“Excuse me?” I say. I blink as I try to remember my last American history class. The Boston Massacre was one of the driving forces behind the Declaration of Independence. If we change the massacre, wouldn’t that mean the colonies would never declare independence? Would we still be colonies? Am I going to look out the window and see the Union Jack flying over the Massachusetts State House? Holy shit, will there even be a state house?
“Annum Guard has three rules,” Zeta says as he trudges down the stairs. “Three very important rules. Break even one of them and you’re out, so you’d do best to remember them.”
I’m still thinking about the state house.
“Is it really a good idea to mess with the Boston Massacre?” I ask.
“Rule number one. We do not project in front of anyone who is not an Annum Guard member, meaning we do not project in front of the public. Ever. Rule number two—are you listening?”
I clomp down the stairs and nod.
“Rule number two. No second chances. You only get one mission to change the past. If you bungle it, it stays bungled. If you manage to get yourself killed, you stay dead. Got it?”
I’m stunned into silence. There’s a chance of dying on these missions? I mean, I know I was trained for high-pressure situations at Peel, but I guess I never thought too hard about the risks I’d actually face one day. And why can’t we go back to fix mistakes? That makes no sense.
“Rule number three,” Zeta says. “Absolutely no personal missions. If you think you can make a quick buck by going back in time and betting on last year’s Super Bowl, think again. That’s part of the reason for the tracker. You go on an unauthorized mission, you’ll find yourself sitting in a jail cell.”
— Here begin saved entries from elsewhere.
==> src/rtl/traffic_light_pkg.sv <==
// Phase encodings shared with the UART message select, default phase durations and lamp decode.
// Latency: none (types and constants only); backpressure: none.
package traffic_light_pkg;

    typedef enum logic [1:0] {
        GREEN  = 2'b00,
        YELLOW = 2'b01,
        RED    = 2'b10,
        PED    = 2'b11
    } phase_t;

    localparam int DEF_TICK_DIV    = 12_000_000;
    localparam int DEF_GREEN_S     = 10;
    localparam int DEF_YELLOW_S    = 3;
    localparam int DEF_RED_S       = 8;
    localparam int DEF_PED_S       = 6;
    localparam int DEF_MIN_GREEN_S = 4;

    // Lamp pattern {green, yellow, red, walk}; red stays lit through PED.
    function automatic logic [3:0] phase_lamps(phase_t p);
        logic [3:0] lamps;
        case (p)
            GREEN:   lamps = 4'b1000;
            YELLOW:  lamps = 4'b0100;
            RED:     lamps = 4'b0010;
            PED:     lamps = 4'b0011;
            default: lamps = 4'b0010;
        endcase
        return lamps;
    endfunction

endpackage

==> src/rtl/traffic_light_sequencer_if.sv <==
// Lamp, phase-code and pedestrian-button bundle of the traffic-light node.
// Latency: none (wiring only); backpressure: none, outputs are level/pulse signals.
interface traffic_light_sequencer_if;
    logic       ped_btn;
    logic       light_g;
    logic       light_y;
    logic       light_r;
    logic       ped_walk;
    logic [1:0] state_code;
    logic       state_change;
    logic [7:0] secs_left;

    modport master (
        input  ped_btn,
        output light_g, light_y, light_r, ped_walk,
        output state_code, state_change, secs_left
    );

    modport slave (
        output ped_btn,
        input  light_g, light_y, light_r, ped_walk,
        input  state_code, state_change, secs_left
    );
endinterface

==> src/rtl/tick_prescaler.sv <==
// Divides the clock into a one-cycle tick every TICK_DIV cycles, restartable by clear.
// Latency: tick is combinational from the count register; backpressure: none.
module tick_prescaler #(
    parameter int TICK_DIV = 12_000_000
) (
    input  logic clk,
    input  logic rst_n,
    input  logic clear,
    output logic tick
);

    localparam int W = (TICK_DIV > 1) ? $clog2(TICK_DIV) : 1;
    localparam logic [W-1:0] L_LAST = W'(TICK_DIV - 1);

    logic [W-1:0] r_cnt;

    always_ff @(posedge clk or negedge rst_n) begin
        if (!rst_n) begin
            r_cnt <= '0;
        end else if (clear || r_cnt == L_LAST) begin
            r_cnt <= '0;
        end else begin
            r_cnt <= r_cnt + W'(1);
        end
    end

    assign tick = (r_cnt == L_LAST);

endmodule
Zeta opens the door for me, and I step out into the too-bright hallway. “Do you understand these three rules?”
“Why can’t we go back and fix any mistakes?”
Zeta looms in front of me. He’s not nearly as tall as Alpha—Zeta only has a few inches on me—but it feels as if he’s towering over me. If he’s trying to make me feel intimidated, it’s kinda working. “Wormhole restrictions.” His tone makes it clear that the questions are over. “Now, do you understand these three rules?”
I nod.
“Good,” he says. “Because it’s the only time I’m going to tell them to you.” We walk down the hall to the door I went through yesterday. Zeta points up at the gold-plated plaque that hangs above it.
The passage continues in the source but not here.